# composer.algorithms.agc.agc#

Core adaptive gradient clipping classes and functions.

Functions

 apply_agc Clips all gradients in model based on ratio of gradient norms to parameter norms.

Classes

 AGC Clips all gradients in model based on ratio of gradient norms to parameter norms.
class composer.algorithms.agc.agc.AGC(clipping_threshold=0.01)[source]#

Clips all gradients in model based on ratio of gradient norms to parameter norms.

From <https://arxiv.org/abs/2102.06171>. Computes the norm of the weights and the norm of their corresponding gradients, then scales the gradients by (weight_norm / grad_norm) * clipping_threshold for gradients whose norms are greater than weight_norm * clipping_threshold. Norms are taken across rows for weight matrices in MLPs, across entire filters/kernels for CNNs (channel and spatial dimensions), and across the whole vector for biases.

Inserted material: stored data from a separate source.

==> config.mk <==
export PLATFORM = sky130hd
export DESIGN_NAME = script_source_tokenizer
export DESIGN_NICKNAME = d
export VERILOG_FILES = /design/src/hdl/sst_pkg.sv /design/src/hdl/script_source_tokenizer.sv /design/src/hdl/sst_ram.sv /design/src/hdl/sst_drain.sv
export SDC_FILE = /design/constraint.sdc
export NUM_CORES = 1
export LEC_CHECK = 0
export ABC_AREA = 1
export BUFFER_PORTS_ARGS = -buffer_cell sky130_fd_sc_hd__buf_4
export CORE_MARGIN = 8
export CORE_UTILIZATION = 59
export CTS_BUF_LIST = sky130_fd_sc_hd__clkbuf_8
export DETAILED_ROUTE_END_ITERATION = 12
export PLACE_DENSITY = 0.79
export SYNTH_ARGS = -nofsm -noshare
export SYNTH_HDL_FRONTEND = slang
export SYNTH_SLANG_ARGS = --single-unit
==> constraint.sdc <==
create_clock -name clk_i -period 4.5 [get_ports clk_i]
set_input_delay 0.45 -clock clk_i [delete_from_list [all_inputs] [get_ports clk_i]]
set_output_delay 0.45 -clock clk_i [all_outputs]
set_load 0.02 [all_outputs]
==> src/hdl/sst_pkg.sv <==
`default_nettype none
package sst_pkg;
  localparam int MaxLexeme = 32;
  localparam int AddrW = $clog2(MaxLexeme);
  localparam int CntW = $clog2(MaxLexeme + 1);

  localparam logic [1:0] CMD_BYTE = 2'd0;
  localparam logic [1:0] CMD_END = 2'd1;
  localparam logic [1:0] CMD_LINE = 2'd2;

  localparam logic [2:0] K_ID = 3'd0;
  localparam logic [2:0] K_KW = 3'd1;
  localparam logic [2:0] K_INT = 3'd2;
  localparam logic [2:0] K_SYM = 3'd3;
  localparam logic [2:0] K_STR = 3'd4;
  localparam logic [2:0] K_CHR = 3'd5;
  localparam logic [2:0] K_ERR = 3'd6;
  localparam logic [2:0] K_END = 3'd7;

  localparam logic [3:0] M_START = 4'd0;
  localparam logic [3:0] M_ID = 4'd1;
  localparam logic [3:0] M_INT = 4'd2;
  localparam logic [3:0] M_SYM = 4'd3;
  localparam logic [3:0] M_STR = 4'd4;
  localparam logic [3:0] M_STR_ESC = 4'd5;
  localparam logic [3:0] M_CHR = 4'd6;
  localparam logic [3:0] M_CHR_A = 4'd7;
  localparam logic [3:0] M_CHR_B = 4'd8;
  localparam logic [3:0] M_CHR_C = 4'd9;
  localparam logic [3:0] M_COM = 4'd10;
  localparam logic [3:0] M_COM_STAR = 4'd11;
  localparam logic [3:0] M_LINE_COM = 4'd12;
  localparam logic [3:0] M_ERR = 4'd13;

  typedef struct packed {
    logic [2:0] kind;
    logic [15:0] line;
    logic [CntW-1:0] len;
    logic trunc;
    logic [7:0] first;
  } tok_t;

  function automatic logic is_alpha(input logic [7:0] b);
    logic [7:0] l;
    l = b | 8'h20;
    return l >= 8'h61 && l <= 8'h7a;
  endfunction
  function automatic logic is_digit(input logic [7:0] b);
    return b >= 8'h30 && b <= 8'h39;
  endfunction
  function automatic logic is_blank(input logic [7:0] b);
    return b == 8'h20 || b == 8'h09 || b == 8'h0a;
  endfunction
  function automatic logic is_symbol(input logic [7:0] b);
    case (b)
      "{", "}", "(", ")", "[", "]", ".", ",", ";", "+", "-", "*", "/", "&",
      "|", "~", "<", ">", "=": return 1'b1;
      default: return 1'b0;
    endcase
  endfunction
  function automatic logic is_escape(input logic [7:0] b);
    case (b)
      "a", "b", "f", "n", "r", "t", "v", "\\", "?", "'", "\"": return 1'b1;
      default: return 1'b0;
    endcase
  endfunction
  function automatic logic is_kw(input logic [63:0] w, input logic [3:0] n);
    case (n)
      4'd2: return w[15:0] == "do" || w[15:0] == "in" || w[15:0] == "or"
          || w[15:0] == "if";
      4'd3: return w[23:0] == "and" || w[23:0] == "end" || w[23:0] == "nil"
          || w[23:0] == "not" || w[23:0] == "for";
      4'd4: return w[31:0] == "then" || w[31:0] == "true" || w[31:0] == "else";
      4'd5: return w[39:0] == "break" || w[39:0] == "local" || w[39:0] == "until"
          || w[39:0] == "false" || w[39:0] == "while";
      4'd6: return w[47:0] == "repeat" || w[47:0] == "elseif" || w[47:0] == "return";
      4'd8: return w == "function";
      default: return 1'b0;
    endcase
  endfunction
endpackage
`default_nettype wire

==> src/hdl/script_source_tokenizer.sv <==
// Streaming source tokenizer.
// Input channel: command_i/source_byte_i with valid_i, stall_o. Command 0
// feeds a source byte, 1 marks end of input, 2 restarts the line count.
// Output channel: one transfer per lexeme byte of each completed token
// (one transfer for an empty lexeme), last_of_token_o on the final one,
// with kind, start line, position, stored length and truncated flag.
// Bytes are scanned as they are accepted; the lexeme lives in a 32-entry
// RAM with registered read. A finished token is handed to the drain unit,
// which issues one RAM read and waits for its result before the next. The
// first result passes the drain's active flag, the RAM read register and
// the output register after the transfer that completes the token. Input
// is held off while reads are issued. A failed character literal rewrites
// two to four entries of its lexeme and holds input off while it does so.
// After reset the scanner is in the start state with no lexeme and a line
// count of zero; the RAM holds no defined data. When the receiver stalls,
// the current result holds and draining pauses; input is refused until
// the last read of the run is issued.
`default_nettype none
module script_source_tokenizer
  import sst_pkg::*;
(
  input  wire logic        clk_i,
  input  wire logic        rst_ni,
  input  wire logic        valid_i,
  output logic             stall_o,
  input  wire logic [1:0]  command_i,
  input  wire logic [7:0]  source_byte_i,
  output logic             valid_o,
  input  wire logic        stall_i,
  output logic [2:0]       token_kind_o,
  output logic [15:0]      line_number_o,
  output logic [7:0]       lexeme_byte_o,
  output logic [4:0]       byte_position_o,
  output logic [5:0]       lexeme_length_o,
  output logic             truncated_o,
  output logic             last_of_token_o
);
  logic [3:0] mode_q, mode_d;
  logic [CntW-1:0] cnt_q, cnt_d;
  logic [2:0] kind_q, kind_d;
  logic [15:0] lines_q, lines_d, tline_q, tline_d;
  logic ovf_q, ovf_d;
  logic [63:0] kw_q, kw_d;
  logic [7:0] c0_q, c0_d, c1_q, c1_d;
  logic busy, acc, emit;
  tok_t tok;
  logic we;
  logic [AddrW-1:0] waddr, raddr;
  logic [7:0] wdata, rdata;
  logic [7:0] b;
  logic [15:0] row;

  assign stall_o = busy;
  assign acc = valid_i && !busy;
  assign b = source_byte_i;
  assign row = (lines_q == 16'hffff) ? 16'hffff : lines_q + 16'd1;

  always_comb begin
    logic again;
    logic [2:0] tn;
    mode_d = mode_q; cnt_d = cnt_q; kind_d = kind_q; lines_d = lines_q;
    tline_d = tline_q; ovf_d = ovf_q; kw_d = kw_q; c0_d = c0_q; c1_d = c1_q;
    emit = 1'b0; tok = '0; we = 1'b0; waddr = '0; wdata = b; again = 1'b0;
    tn = '0;
    if (acc) begin
      if (command_i == CMD_BYTE) begin
        case (mode_q)
          M_ID: begin
            if (is_alpha(b) || is_digit(b) || b == "_") begin
              wdata = b; we = 1'b1;
            end else begin
              emit = 1'b1; again = 1'b1;
              tok.kind = (!ovf_q && is_kw(kw_q, 4'(cnt_q > CntW'(8) ? 0 : cnt_q)))
                  ? K_KW : K_ID;
            end
          end
          M_INT: begin
            if (is_digit(b)) we = 1'b1;
            else begin emit = 1'b1; again = 1'b1; tok.kind = K_INT; end
          end
          M_SYM: begin
            if (c0_q == "/" && b == "*") begin
              cnt_d = '0; ovf_d = 1'b0; mode_d = M_COM;
            end else if (c0_q == "/" && b == "/") begin
              cnt_d = '0; ovf_d = 1'b0; mode_d = M_LINE_COM;
            end else if ((c0_q == "<" || c0_q == "=") && b == "="
                || (c0_q == "&" && b == "&") || (c0_q == "|" && b == "|")) begin
              we = 1'b1; emit = 1'b1; tok.kind = K_SYM;
            end else begin
              emit = 1'b1; again = 1'b1; tok.kind = K_SYM;
            end
          end
          M_STR: begin
            if (b == "\"") begin emit = 1'b1; tok.kind = K_STR; end
            else begin
              if (b == "\\") mode_d = M_STR_ESC;
              we = 1'b1;
            end
          end
          M_STR_ESC: begin
            mode_d = M_STR;
            if (b == "'" && !ovf_q && cnt_q != '0) begin
              we = 1'b1; waddr = AddrW'(cnt_q - CntW'(1));
            end else we = 1'b1;
          end
          M_CHR: begin
            if (b == "'") tn = 3'd2;
            else begin
              mode_d = (b == "\\") ? M_CHR_B : M_CHR_A;
              we = 1'b1;
            end
          end
          M_CHR_A, M_CHR_C: begin
            if (b == "'") begin emit = 1'b1; tok.kind = K_CHR; end
            else tn = 3'(cnt_q) + 3'd2;
          end
          M_CHR_B: begin
            if (is_escape(b)) begin mode_d = M_CHR_C; we = 1'b1; end
            else tn = 3'(cnt_q) + 3'd2;
          end
          M_COM: if (b == "*") mode_d = M_COM_STAR;
          M_COM_STAR: mode_d = (b == "/") ? M_START : (b == "*") ? M_COM_STAR : M_COM;
          M_LINE_COM: if (b == "\n") mode_d = M_START;
          M_ERR: begin
            if (is_blank(b)) begin emit = 1'b1; tok.kind = K_ERR; end
            else we = 1'b1;
          end
          default: again = 1'b1;
        endcase
        if (we && mode_q != M_STR_ESC || we && waddr == '0 && !(b == "'" && !ovf_q
            && cnt_q != '0)) begin
          waddr = AddrW'(cnt_q);
        end
        if (mode_q == M_STR_ESC && b == "'" && !ovf_q && cnt_q != '0) begin
          waddr = AddrW'(cnt_q - CntW'(1));
        end else if (we) begin
          if (cnt_q == CntW'(MaxLexeme)) begin we = 1'b0; ovf_d = 1'b1; end
          else cnt_d = cnt_q + CntW'(1);
        end
        if (we && waddr == '0) c0_d = b;
        if (we && waddr == AddrW'(1)) c1_d = b;
        if (we && cnt_q < CntW'(8)) kw_d = {kw_q[55:0], b};
        if (emit) begin
          tok.line = tline_q; tok.len = cnt_d; tok.trunc = ovf_d; tok.first = c0_q;
          cnt_d = '0; ovf_d = 1'b0; mode_d = M_START;
        end
        if (tn != 3'd0) begin
          // Character literal failure: the rewrite is applied one entry per cycle.
          mode_d = M_ERR; kind_d = K_ERR;
          cnt_d = CntW'(tn);
          ovf_d = 1'b0;
          we = 1'b0;
          c0_d = "'";
          c1_d = (cnt_q == '0) ? b : c0_q;
        end
        if (again) begin
          tline_d = row; cnt_d = '0; ovf_d = 1'b0; we = 1'b0;
          if (is_blank(b)) mode_d = M_START;
          else begin
            we = 1'b1; waddr = '0; wdata = b; cnt_d = CntW'(1); c0_d = b;
            kw_d[7:0] = b;
            if (is_alpha(b) || b == "_") begin mode_d = M_ID; kind_d = K_ID; end
            else if (is_digit(b)) begin mode_d = M_INT; kind_d = K_INT; end
            else if (is_symbol(b)) begin mode_d = M_SYM; kind_d = K_SYM; end
            else if (b == "\"") begin
              mode_d = M_STR; kind_d = K_STR; we = 1'b0; cnt_d = '0;
            end else if (b == "'") begin
              mode_d = M_CHR; kind_d = K_CHR; we = 1'b0; cnt_d = '0;
            end else begin mode_d = M_ERR; kind_d = K_ERR; end
          end
        end
        if (b == "\n" && lines_q != 16'hffff) lines_d = lines_q + 16'd1;
      end else if (command_i == CMD_END) begin
        emit = 1'b1; tok.kind = K_END; tok.line = tline_q; tok.len = cnt_q;
        tok.trunc = ovf_q; tok.first = c0_q; cnt_d = '0; ovf_d = 1'b0; mode_d = M_START;
      end else if (command_i == CMD_LINE) begin
        lines_d = '0;
      end
    end
  end

  // Character literal failure rewrites up to four entries; sequenced here.
  logic [2:0] fix_q;
  logic [7:0] fb_q [4];
  logic fix_we;
  logic [AddrW-1:0] fix_addr;
  logic [7:0] fix_data;
  logic drain_busy;
  logic [2:0] fail_n;
  assign fail_n = (acc && command_i == CMD_BYTE && mode_d == M_ERR && mode_q != M_ERR
      && mode_q != M_START && !(mode_q == M_ID || mode_q == M_INT || mode_q == M_SYM))
      ? 3'(cnt_d) : 3'd0;
  assign fix_we = fix_q != 3'd0;
  assign fix_addr = AddrW'(3'(cnt_q) - fix_q);
  assign fix_data = fb_q[2'(3'(cnt_q) - fix_q)];
  assign busy = drain_busy || fix_we;

  sst_ram #(.Width(8), .Depth(MaxLexeme)) u_ram (
    .clk_i, .we_i(we || fix_we), .waddr_i(fix_we ? fix_addr : waddr),
    .wdata_i(fix_we ? fix_data : wdata), .raddr_i(raddr), .rdata_o(rdata)
  );

  sst_drain u_drain (
    .clk_i, .rst_ni, .start_i(emit), .tok_i(tok), .busy_o(drain_busy),
    .raddr_o(raddr), .rdata_i(rdata), .valid_o, .stall_i, .token_kind_o,
    .line_number_o, .lexeme_byte_o, .byte_position_o, .lexeme_length_o,
    .truncated_o, .last_of_token_o
  );

  always_ff @(posedge clk_i or negedge rst_ni) begin
    if (!rst_ni) begin
      mode_q <= M_START; cnt_q <= '0; kind_q <= '0; lines_q <= '0;
      tline_q <= '0; ovf_q <= 1'b0; fix_q <= '0;
    end else begin
      mode_q <= mode_d; cnt_q <= cnt_d; kind_q <= kind_d; lines_q <= lines_d;
      tline_q <= tline_d; ovf_q <= ovf_d;
      if (fix_we) fix_q <= fix_q - 3'd1;
      else fix_q <= fail_n;
    end
  end
  always_ff @(posedge clk_i) begin
    kw_q <= kw_d; c0_q <= c0_d; c1_q <= c1_d;
    if (fail_n != 3'd0) begin
      fb_q[0] <= "'"; fb_q[1] <= (cnt_q == '0) ? b : c0_q;
      fb_q[2] <= (cnt_q == CntW'(1)) ? b : c1_q; fb_q[3] <= b;
    end
  end

  a_cnt: assert property (@(posedge clk_i) disable iff (!rst_ni)
    cnt_q <= CntW'(MaxLexeme)) else $error("count");
  a_busy: assert property (@(posedge clk_i) disable iff (!rst_ni)
    emit |=> stall_o) else $error("drain");
  a_fix: assert property (@(posedge clk_i) disable iff (!rst_ni)
    fix_we |-> !acc) else $error("fix");
endmodule
`default_nettype wire

==> src/hdl/sst_ram.sv <==
`default_nettype none
module sst_ram #(
  parameter int Width = 8,
  parameter int Depth = 32
) (
  input  wire logic                     clk_i,
  input  wire logic                     we_i,
  input  wire logic [$clog2(Depth)-1:0] waddr_i,
  input  wire logic [Width-1:0]         wdata_i,
  input  wire logic [$clog2(Depth)-1:0] raddr_i,
  output logic      [Width-1:0]         rdata_o
);
  logic [Width-1:0] mem [Depth];
  always_ff @(posedge clk_i) begin
    if (we_i) begin
      mem[waddr_i] <= wdata_i;
    end
    rdata_o <= mem[raddr_i];
  end
endmodule
`default_nettype wire

==> src/hdl/sst_drain.sv <==
`default_nettype none
module sst_drain
  import sst_pkg::*;
(
  input  wire logic             clk_i,
  input  wire logic             rst_ni,
  input  wire logic             start_i,
  input  wire tok_t             tok_i,
  output logic                  busy_o,
  output logic [AddrW-1:0]      raddr_o,
  input  wire logic [7:0]       rdata_i,
  output logic                  valid_o,
  input  wire logic             stall_i,
  output logic [2:0]            token_kind_o,
  output logic [15:0]           line_number_o,
  output logic [7:0]            lexeme_byte_o,
  output logic [4:0]            byte_position_o,
  output logic [5:0]            lexeme_length_o,
  output logic                  truncated_o,
  output logic                  last_of_token_o
);
  tok_t tok_q;
  logic active_q, rd_q, valid_q;
  logic [CntW-1:0] idx_q, pos_q;
  logic [7:0] byte_q;
  logic take, issue;
  logic [CntW-1:0] n;

  assign n = (tok_q.len == '0) ? CntW'(1) : tok_q.len;
  assign take = valid_q && !stall_i;
  assign issue = active_q && (!valid_q || take) && !rd_q;
  assign busy_o = active_q;
  assign raddr_o = idx_q[AddrW-1:0];

  always_ff @(posedge clk_i or negedge rst_ni) begin
    if (!rst_ni) begin
      active_q <= 1'b0;
      rd_q <= 1'b0;
      valid_q <= 1'b0;
      idx_q <= '0;
    end else begin
      if (take) begin
        valid_q <= 1'b0;
      end
      if (rd_q) begin
        valid_q <= 1'b1;
      end
      rd_q <= issue;
      if (start_i) begin
        active_q <= 1'b1;
        idx_q <= '0;
      end else if (issue) begin
        if (idx_q + CntW'(1) == n) begin
          active_q <= 1'b0;
        end
        idx_q <= idx_q + CntW'(1);
      end
    end
  end

  always_ff @(posedge clk_i) begin
    if (start_i) begin
      tok_q <= tok_i;
    end
    if (issue) begin
      pos_q <= idx_q;
    end
    if (rd_q) begin
      byte_q <= (tok_q.len == '0) ? 8'd0 : (pos_q == '0) ? tok_q.first : rdata_i;
      token_kind_o <= tok_q.kind;
      line_number_o <= tok_q.line;
      byte_position_o <= pos_q[4:0];
      lexeme_length_o <= 6'(tok_q.len);
      truncated_o <= tok_q.trunc;
      last_of_token_o <= (pos_q + CntW'(1) == n);
    end
  end
  assign lexeme_byte_o = byte_q;
  assign valid_o = valid_q;

  a_len: assert property (@(posedge clk_i) disable iff (!rst_ni)
    valid_q |-> lexeme_length_o <= 6'(MaxLexeme)) else $error("length");
  a_issue: assert property (@(posedge clk_i) disable iff (!rst_ni)
    issue |-> !start_i) else $error("overlap");
  a_rd: assert property (@(posedge clk_i) disable iff (!rst_ni)
    rd_q |-> !valid_q || $past(take)) else $error("overrun");
endmodule
`default_nettype wire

Runs on Event.AFTER_TRAIN_BATCH.

Example

from composer.algorithms import AGC
from composer.trainer import Trainer
agc_algorithm = AGC()
trainer = Trainer(
model=model,
max_duration="1ep",
algorithms=[agc_algorithm],
optimizers=[optimizer]
)

Parameters

clipping_threshold (float, optional) – The largest acceptable ratio between grad norms and parameter norms before clipping is done.

apply(event, state, logger)[source]#

Freeze layers in the model.

match(event, state)[source]#

Run on Event.AFTER_TRAIN_BATCH.

composer.algorithms.agc.agc.apply_agc(model, clipping_threshold=0.01)[source]#

Clips all gradients in model based on ratio of gradient norms to parameter norms.

Example

import composer.functional as cf

cf.apply_agc(model=model)

Parameters
• model (Module) – The model being trained.

• clipping_threshold (float, optional) – The largest acceptable ratio between grad norms and parameter norms before clipping is done.